Required action => Beginning with the first line of the data below, extract each line up to and including the one containing "met2,951,0.48,0.293". Copy them exactly and add nothing.

Collected data:
<<<<

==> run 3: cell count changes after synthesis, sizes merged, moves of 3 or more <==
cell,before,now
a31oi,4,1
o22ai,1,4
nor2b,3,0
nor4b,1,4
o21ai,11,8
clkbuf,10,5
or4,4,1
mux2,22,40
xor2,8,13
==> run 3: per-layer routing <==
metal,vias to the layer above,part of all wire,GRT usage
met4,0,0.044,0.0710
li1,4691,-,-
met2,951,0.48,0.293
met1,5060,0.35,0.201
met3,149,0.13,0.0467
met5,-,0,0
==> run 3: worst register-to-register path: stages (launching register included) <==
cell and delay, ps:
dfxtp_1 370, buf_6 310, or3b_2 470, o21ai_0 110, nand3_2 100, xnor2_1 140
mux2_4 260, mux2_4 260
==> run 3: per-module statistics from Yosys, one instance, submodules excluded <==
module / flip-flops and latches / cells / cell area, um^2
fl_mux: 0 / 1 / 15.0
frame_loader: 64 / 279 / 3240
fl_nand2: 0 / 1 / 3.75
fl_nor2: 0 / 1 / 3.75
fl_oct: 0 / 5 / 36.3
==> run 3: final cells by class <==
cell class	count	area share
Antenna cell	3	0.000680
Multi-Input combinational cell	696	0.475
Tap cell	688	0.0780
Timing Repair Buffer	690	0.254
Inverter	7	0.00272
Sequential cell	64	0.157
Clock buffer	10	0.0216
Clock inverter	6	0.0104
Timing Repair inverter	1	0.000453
From an optimization exercise on the open Yosys and OpenROAD flow, aimed at small area and a short achievable clock period; shortcuts taken in it are not production practice.

==> flow/design.v <==
package bbox_pkg;
    typedef logic signed [24-1:0] coord_t;
    typedef enum logic [3:0] {
        MSAA_1X  = 4'b1000,   
        MSAA_4X  = 4'b0100,   
        MSAA_16X = 4'b0010,   
        MSAA_64X = 4'b0001    
    } msaa_mode_e;
endpackage
module bbox_extent (
    input  logic [3*24-1:0] i_vert,      
    input  logic [24-1:0]           i_screen,
    input  logic [24-1:0]           i_mask,
    output logic [2:0]                        o_lo_sel,    
    output logic [3:0]                        o_hi_sel,    
    output logic                              o_ok         
);
    localparam int SF = 24;
    logic signed [SF-1:0] v0, v1, v2, f0, f1, f2, s;
    logic                 c01, c02, c12;      
    logic                 ge0, ge1, ge2;      
    logic                 pos0, pos1, pos2;   
    logic                 neg;
    logic [2:0]           lo, hi;
    assign v0 = i_vert[0*SF +: SF];
    assign v1 = i_vert[1*SF +: SF];
    assign v2 = i_vert[2*SF +: SF];
    assign f0 = v0 & i_mask;
    assign f1 = v1 & i_mask;
    assign f2 = v2 & i_mask;
    assign s  = i_screen;
    bbox_lt u_c01 (.i_a(v1), .i_b(v0), .o_lt(c01));
    bbox_lt u_c02 (.i_a(v2), .i_b(v0), .o_lt(c02));
    bbox_lt u_c12 (.i_a(v2), .i_b(v1), .o_lt(c12));
    assign lo[0] = !c01 && !c02;
    assign lo[1] =  c01 && !c12;
    assign lo[2] =  c02 &&  c12;
    assign hi[0] =  c01 &&  c02;
    assign hi[1] = !c01 &&  c12;
    assign hi[2] = !c02 && !c12;
    logic lt0, lt1, lt2;
    bbox_lt u_l0 (.i_a(f0), .i_b(s), .o_lt(lt0));
    bbox_lt u_l1 (.i_a(f1), .i_b(s), .o_lt(lt1));
    bbox_lt u_l2 (.i_a(f2), .i_b(s), .o_lt(lt2));
    assign ge0 = !lt0;
    assign ge1 = !lt1;
    assign ge2 = !lt2;
    assign pos0 = !v0[SF-1] && |f0[SF-2:0];
    assign pos1 = !v1[SF-1] && |f1[SF-2:0];
    assign pos2 = !v2[SF-1] && |f2[SF-2:0];
    assign neg = v0[SF-1] || v1[SF-1] || v2[SF-1];
    assign o_lo_sel = neg ? 3'b000 : lo;
    assign o_hi_sel = (ge0 || ge1 || ge2) ? 4'b1000 : {1'b0, hi};
    assign o_ok = !(ge0 && ge1 && ge2)
               && !s[SF-1] && |s[SF-2:0]
               && (pos0 || pos1 || pos2);
endmodule
module bbox_lt (
    input  logic [24-1:0] i_a,
    input  logic [24-1:0] i_b,
    output logic                    o_lt       
);
    localparam int SF = 24;
    localparam int LV = 5;                  
    localparam int NP = 1 << LV;
    logic [NP-1:0] lt [LV+1];
    logic [NP-1:0] gt [LV+1];
    always_comb begin
        for (int l = 0; l <= LV; l++) begin
            lt[l] = '0;
            gt[l] = '0;
        end
        for (int i = 0; i < SF; i++) begin
            if (i == SF - 1) begin
                lt[0][i] = i_a[i] & ~i_b[i];
                gt[0][i] = ~i_a[i] & i_b[i];
            end else begin
                lt[0][i] = ~i_a[i] & i_b[i];
                gt[0][i] = i_a[i] & ~i_b[i];
            end
        end
        for (int l = 1; l <= LV; l++) begin
            for (int i = 0; i < (NP >> l); i++) begin
                lt[l][i] = lt[l-1][2*i+1] | (~gt[l-1][2*i+1] & lt[l-1][2*i]);
                gt[l][i] = gt[l-1][2*i+1] | (~lt[l-1][2*i+1] & gt[l-1][2*i]);
            end
        end
    end
    assign o_lt = lt[LV][0];
endmodule
module bbox_grid_clip (
    input  logic [3*24-1:0] i_vert,
    input  logic [24-1:0]           i_screen,
    input  logic [24-1:0]           i_mask,
    input  logic [2:0]                        i_lo_sel,
    input  logic [3:0]                        i_hi_sel,
    output logic [24-1:0]           o_lo,
    output logic [24-1:0]           o_hi
);
    localparam int SF = 24;
    always_comb begin
        o_lo = '0;
        o_hi = i_screen & {SF{i_hi_sel[3]}};
        for (int v = 0; v < 3; v++) begin
            o_lo |= i_vert[v*SF +: SF] & i_mask & {SF{i_lo_sel[v]}};
            o_hi |= i_vert[v*SF +: SF] & i_mask & {SF{i_hi_sel[v]}};
        end
    end
endmodule
module bbox_pipe #(
    parameter int WIDTH = 1,
    parameter bit RESET = 1'b0
) (
    input  logic             clk,
    input  logic             i_rst,
    input  logic             i_halt,          
    input  logic [WIDTH-1:0] i_data,
    output logic [WIDTH-1:0] o_data
);
    if (RESET) begin : g_rst
        always_ff @(posedge clk) begin
            if (i_rst)        o_data <= '0;
            else if (!i_halt) o_data <= i_data;
        end
    end else begin : g_norst
        always_ff @(posedge clk) begin
            if (!i_halt) o_data <= i_data;
        end
    end
endmodule
This design comes from an exercise in tuning for small area, a short achievable clock period and few clock cycles per item on the open sky130 flow, not from production work. RTL that was checked went through simulation tests only; none was proved equivalent to the original. No functional check of the RTL was part of runs 4 and 5. Power figures rest on the tool's default switching activity, not on a simulated workload.

$ cat flow/flow/run.sh
#!/bin/bash
# Standard layout, with the port buffers made from plain buffers instead of
# the cell buffer_ports picks by default (often a delay cell).
set -e
cp standard.sh standard.sh.txt 2>/dev/null || true
export BUFFER_PORTS_ARGS="-buffer_cell sky130_fd_sc_hd__buf_4"
bash standard.sh > standard.log 2>&1
$ cat flow/constraint.sdc
create_clock -name core_clock -period 7.5 [get_ports {Clock_not}]
set_input_delay 1.5000 -clock core_clock [delete_from_list [all_inputs] [get_ports {Clock_not}]]
set_output_delay 1.5000 -clock core_clock [all_outputs]
set_load 0.01 [all_outputs]
$ cat flow/standard.sh
#!/bin/bash
# synth_recipe.tcl (not shown) runs the flow's synth.tcl, then flattens the netlist and writes it again
# the make line also repeats each setting of config.mk as NAME=value (left out here)
make -C /OpenROAD-flow-scripts/flow DESIGN_CONFIG=/design/flow/config.mk WORK_HOME=/design/flow/orfs CLKGATE_MAP_FILE= SYNTH_SCRIPT=/design/flow/synth_recipe.tcl "${@:-finish}"
This design comes from an exercise in tuning for small area, a short achievable clock period and few clock cycles on the open sky130 flow, not from production work. At most, simulation tests tie the RTL to the original design; equivalence was not proved. Power and IR drop assume default switching activity.

Design text_char_scanner_core, start of the top module:
module text_char_scanner_core #(
    parameter int LINE_BITS   = 20,    
    parameter int COLUMN_BITS = 16,
    parameter int TAB_STOP    = 4
) (
    input  logic                       i_clk,
    input  logic                       i_rst_n,
    input  logic                       i_valid,
    input  logic [tcs_pkg::BYTE_W-1:0] i_byte,
    output logic                       o_ready,
    output logic                       o_valid,
    input  logic                       i_ready,
    output logic [1:0]                 o_kind,
    output logic [tcs_pkg::BYTE_W-1:0] o_char,
    output logic [tcs_pkg::LINE_W-1:0] o_line,
    output logic [tcs_pkg::COL_W-1:0]  o_col,
    output logic [2:0]                 o_code,
    output logic                       o_last
);
    localparam int K_NUL   = 0;    
    localparam int K_TAB   = 1;    
    localparam int K_LF    = 2;    
    localparam int K_CR    = 3;    
    localparam int K_STAR  = 4;    
    localparam int K_SLASH = 5;    
    localparam int K_LEAD  = 6;    
    localparam int K_C80   = 7;    
    localparam int K_CTL   = 8;    
    localparam int K_INC   = 9;    
    localparam int K_UERR  = 10;   
    localparam int NK      = 11;
    logic          r_iv;
    logic [7:0]    r_ib;
    logic [NK-1:0] r_k;
    logic          r_sv;
    logic [7:0]    r_sb;
    logic        r_outv;      
    logic        r_olast;     
    logic        r_kerr;      
    logic        r_end;       
    logic [7:0]  r_ch;
    logic [19:0] r_line;
    logic [15:0] r_col;
    logic [2:0]  r_code;
    logic        r_mv_rst;    
    logic        r_mv_nl;     
    logic        r_mv_inc;    
    logic        r_mv_tab;    
    logic        r_cmt, r_star, r_slash, r_cr, r_lead, r_lead80, r_failed;
    logic        r_e2sat;     
    function automatic logic [19:0] f_inc20(input logic [19:0] v);
        for (int i = 0; i < 20; i++)
            f_inc20[i] = v[i] ^ ((i == 0) ? 1'b1 : &(v | ~((20'd1 << i) - 20'd1)));
    endfunction
    function automatic logic [13:0] f_inc14(input logic [13:0] v, input logic ci);
        for (int i = 0; i < 14; i++)
            f_inc14[i] = v[i] ^ (ci & ((i == 0) ? 1'b1 : &(v | ~((14'd1 << i) - 14'd1))));
    endfunction
    function automatic logic [15:0] f_dec16(input logic [15:0] v);
        for (int i = 0; i < 16; i++)
            f_dec16[i] = v[i] ^ ((i == 0) ? 1'b1 : ~|(v & ((16'd1 << i) - 16'd1)));
  ...
Size: ~460 cells after synthesis, ~92 flip-flops, about 64 I/O pins, ~4800 um2 of cells after synthesis.
==> flow/config.mk <==
export PLATFORM = sky130hd
export DESIGN_NAME = text_char_scanner_core
export DESIGN_NICKNAME = text_char_scanner_core
export VERILOG_FILES = /design/flow/design.v
export SDC_FILE = /design/flow/constraint.sdc
export NUM_CORES = 4
export LEC_CHECK = 0
export CAP_MARGIN = 20
export CORE_MARGIN = 2
export CORE_UTILIZATION = 40
export CTS_BUF_LIST = sky130_fd_sc_hd__clkbuf_4 sky130_fd_sc_hd__clkbuf_8
export SETUP_SLACK_MARGIN = 1.5
export SLEW_MARGIN = 20
==> flow/constraint.sdc <==
create_clock -name core_clock -period 4.0 [get_ports {i_clk}]
set_input_delay 0.8000 -clock core_clock [delete_from_list [all_inputs] [get_ports {i_clk}]]
set_output_delay 0.8000 -clock core_clock [all_outputs]
set_load 0.01 [all_outputs]
standard.sh (not shown) runs the stock make flow with config.mk's settings and CLKGATE_MAP_FILE= SYNTH_SCRIPT=/design/flow/synth_recipe.tcl, a recipe that flattens the netlist after the stock synthesis.
==> flow/flow/run.sh <==
#!/bin/bash
# Standard layout, with plain buf_1 cells as the port buffers.
set -euo pipefail
bash standard.sh BUFFER_PORTS_ARGS="-buffer_cell sky130_fd_sc_hd__buf_1" finish > make_finish.log 2>&1
Testbench counts at the start, summed over its fixed seeds: cycles 33,905.
Background: an optimization exercise with open tools, aiming at small area, a short achievable clock period and few clock cycles per item. Do not read the settings as production practice. Function was checked by simulation only, so behaviour that the tests miss may differ from the original. Power and IR drop assume default switching activity.

== the previous run ==
## tablet_adaptive_delta_decoder_unit
module tablet_adaptive_delta_decoder_unit
#(
    parameter int TOOLS     = TOOLS_DEF,
    parameter int SHIFT_MAX = SHIFT_MAX_DEF
) (
    input  logic        clk,
    input  logic        rst_n,
    input  logic        din_valid,
    output logic        din_ready,
    input  logic        din_action,
    input  logic        din_tool,
    input  logic [2:0]  din_channel,
    input  logic [4:0]  din_raw_code,
    input  logic [15:0] din_load_value,
    input  logic [3:0]  din_load_shift,
    output logic        dout_valid,
    input  logic        dout_ready,
    output logic [15:0] dout_value,
    output logic [3:0]  dout_step_out,
    output logic        dout_held,
    input  logic        psel,
    input  logic        penable,
    input  logic        pwrite,
    input  logic [2:0]  paddr,
    input  logic [31:0] pwdata,
    output logic [31:0] prdata,
    output logic        pready
);
    logic [15:0] max_x_reg, max_y_reg;
    logic        cfg_wr;
    assign pready = 1'b1;
    assign cfg_wr = psel && penable && pwrite;
    assign prdata = {16'd0, (paddr[2] == REG_MAX_Y) ? max_y_reg : max_x_reg};
    always_ff @(posedge clk or negedge rst_n)
    begin
        if (!rst_n)
        begin
            max_x_reg <= 16'hffff;
            max_y_reg <= 16'hffff;
        end
        else if (cfg_wr)
        begin
            if (paddr[2] == REG_MAX_X)
                max_x_reg <= pwdata[15:0];
            else
                max_y_reg <= pwdata[15:0];
        end
    end
    logic s1_valid_reg, out_valid_reg, clr1_reg, clr2_reg;
    logic out_free, s1_adv, in_ready;
    assign out_free  = !out_valid_reg || dout_ready;
    assign s1_adv    = s1_valid_reg && out_free;
    assign in_ready  = !s1_valid_reg || out_free;
    assign din_ready = in_ready && !clr1_reg && !clr2_reg;
    always_ff @(posedge clk or negedge rst_n)
    begin
        if (!rst_n)
        begin
            s1_valid_reg  <= 1'b0;
            out_valid_reg <= 1'b0;
            clr1_reg      <= 1'b1;
  ...
For scale: roughly 1900 cells after synthesis, ~390 flip-flops, ~19000 um2 of cells after synthesis.
Settings: LEC_CHECK=0, ABC_AREA=1, ABC_CLOCK_PERIOD_IN_PS=4000, CAP_MARGIN=20, CORE_MARGIN=2, CORE_UTILIZATION=40, CTS_BUF_LIST=sky130_fd_sc_hd__clkbuf_8, CTS_CLUSTER_DIAMETER=60, CTS_CLUSTER_SIZE=16, PLACE_DENSITY=0.75, SLEW_MARGIN=20, TNS_END_PERCENT=10; clock period 10.0 ns.
standard.sh (not shown) runs the stock make flow with config.mk's settings and CLKGATE_MAP_FILE= SYNTH_SCRIPT=/design/flow/synth_recipe.tcl, a recipe that flattens the netlist after the stock synthesis.
==> flow/flow/run.sh <==
#!/bin/bash
# The standard layout, with synthesis leaving adders to abc instead of
# mapping them to the half and full adder cells first, the port buffers
# made of plain buf_2 cells, and timing repair aimed at a setup slack of
# 5.5 ns (the clock period and constraints are unchanged).
export ADDER_MAP_FILE=
export BUFFER_PORTS_ARGS="-buffer_cell sky130_fd_sc_hd__buf_2"
export SETUP_SLACK_MARGIN=5.5
bash standard.sh > standard.log 2>&1
Testbench counts of the previous run, summed over its fixed seeds: cycles 24,016, items 24,000.
> inputs changed (the previous run -> the current run)
==> flow/flow/run.sh <==
#!/bin/bash
# The standard layout, with synthesis leaving adders to abc instead of
# mapping them to the half and full adder cells first, the port buffers
# made of plain buf_2 cells, and timing repair aimed at a setup slack of
# 5.35 ns (the clock period and constraints are unchanged).
export ADDER_MAP_FILE=
export BUFFER_PORTS_ARGS="-buffer_cell sky130_fd_sc_hd__buf_2"
export SETUP_SLACK_MARGIN=5.35
bash standard.sh > standard.log 2>&1
- The current run vs the previous run — total chip power dropped by a few percent
- Time the worst path needs with I/O delays and setup in the current run is 0.027 ns higher than in the previous run
- Lower final area goes to the current run over the previous run.
- Share of total power consumed by net switching down 0.51 points in the current run wrt the previous run
- Re core utilization: the current run is 0.86 points down on the previous run.
- Taking the previous run as the reference, in the current run cell count lower; power drawn by the clock network ~0 delta; via count decreased 0.36%; routing usage on met1 saw a decrease.

========
tablet_adaptive_delta_decoder_unit, a different RTL version from the one above (not shown whole).
For scale: about 1900 cells after synthesis, ~390 flip-flops, about 130 I/O pins.
Settings: LEC_CHECK=0, ABC_AREA=1, ABC_CLOCK_PERIOD_IN_PS=4000, CAP_MARGIN=20, CORE_MARGIN=2, CORE_UTILIZATION=55, CTS_BUF_LIST=sky130_fd_sc_hd__clkbuf_8, CTS_CLUSTER_DIAMETER=40, CTS_CLUSTER_SIZE=20, PLACE_DENSITY=0.75, SLEW_MARGIN=20, TNS_END_PERCENT=10; clock period 10.0 ns.
==> flow/flow/run.sh <==
#!/bin/bash
# The standard layout, with synthesis leaving adders to abc instead of
# mapping them to the half and full adder cells first, the port buffers
# made of plain buf_2 cells, and timing repair aimed at a setup slack of
# 5.45 ns (the clock period and constraints are unchanged).
export ADDER_MAP_FILE=
export BUFFER_PORTS_ARGS="-buffer_cell sky130_fd_sc_hd__buf_2"
export SETUP_SLACK_MARGIN=5.45
bash standard.sh > standard.log 2>&1
The first run finished clean.
Testbench counts at the start, summed over its fixed seeds: cycles 24,016, items 24,000.
Then changed:
Settings changed: ABC_AREA 1 to unset, CTS_CLUSTER_DIAMETER 40 to 60, CTS_CLUSTER_SIZE 20 to 16.
Synthesized cell count drops by roughly a tenth.
Area after synthesis grows by a few percent.
Power rises by about a fifth.
Worst hold slack gains 0.083 ns.
Sequential share of layout area goes down by 4.9 points.
Worst setup slack gets worse by 2.1 ns.
Combinational power climbs by well over a third.
Non-clock buffer count went up by 121.
Design area goes up by roughly a tenth.
Then changed:
Settings changed: ABC_AREA set to 1, CORE_UTILIZATION 55 to 65, PLACE_DENSITY 0.75 to 0.8.
After rerunning: The changed run went through all stages and came out clean; cell count increases by 5.9%; wire length falls by 9.9%; clock skew decreases by 0.011 ns; final area drops by 9.9%; total power shrinks by 22%; global-route usage increases by 6.2 points.
Then changed:
Settings changed: CORE_UTILIZATION 65 to 40, PLACE_DENSITY 0.8 to 0.75, TNS_END_PERCENT 10 to 30.
Result: Worst setup slack barely changes. Utilization fell by 29 points. Via count went down by 0.53%.

[afterwards: timing with drivers on the ports]
How much do the figures lean on ideal ports? The routed layouts below were timed once more, with nothing changed but the port constraints. Step 1 sets driving cells, clkbuf_16 on the clock port and buf_2 on the other inputs (assumed; they add their load-dependent delay and slew). Step 2 also shifts input and output timing later by t, the mid clock arrival at the registers, as if the neighbouring blocks saw the same clock. Three values: ideal ports, drivers, drivers and shift; two values: the first two.
run | t (ns) | setup WS [ns] | hold slack, ns
the previous run | 0.649 | 5.404 / 5.358 / 4.854 | 0.379 / 0.379 / 0.379
the current run | 0.647 | 5.377 / 5.355 / 4.838 | 0.377 / 0.377 / 0.377
the first run of note 2 | 0.686 | 5.437 / 5.293 / 4.927 | 0.371 / 0.371 / 0.371
the second run of note 2 | 0.642 | 3.372 / 3.372 / 3.372 | 0.455 / 0.455 / 0.455
the third run of note 2 | 0.615 | 5.416 / 5.264 / 5.001 | 0.385 / 0.385 / 0.385
the fourth run of note 2 | 0.633 | 5.419 / 5.282 / 4.963 | 0.376 / 0.376 / 0.376
After both steps setup and hold are still met in every run listed. The setup slack of the previous run, which loses most, moves by -0.046 ns with the drivers and by -0.550 ns with both steps.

>>>>

Completed exercise =>
==> run 3: cell count changes after synthesis, sizes merged, moves of 3 or more <==
cell,before,now
a31oi,4,1
o22ai,1,4
nor2b,3,0
nor4b,1,4
o21ai,11,8
clkbuf,10,5
or4,4,1
mux2,22,40
xor2,8,13
==> run 3: per-layer routing <==
metal,vias to the layer above,part of all wire,GRT usage
met4,0,0.044,0.0710
li1,4691,-,-
met2,951,0.48,0.293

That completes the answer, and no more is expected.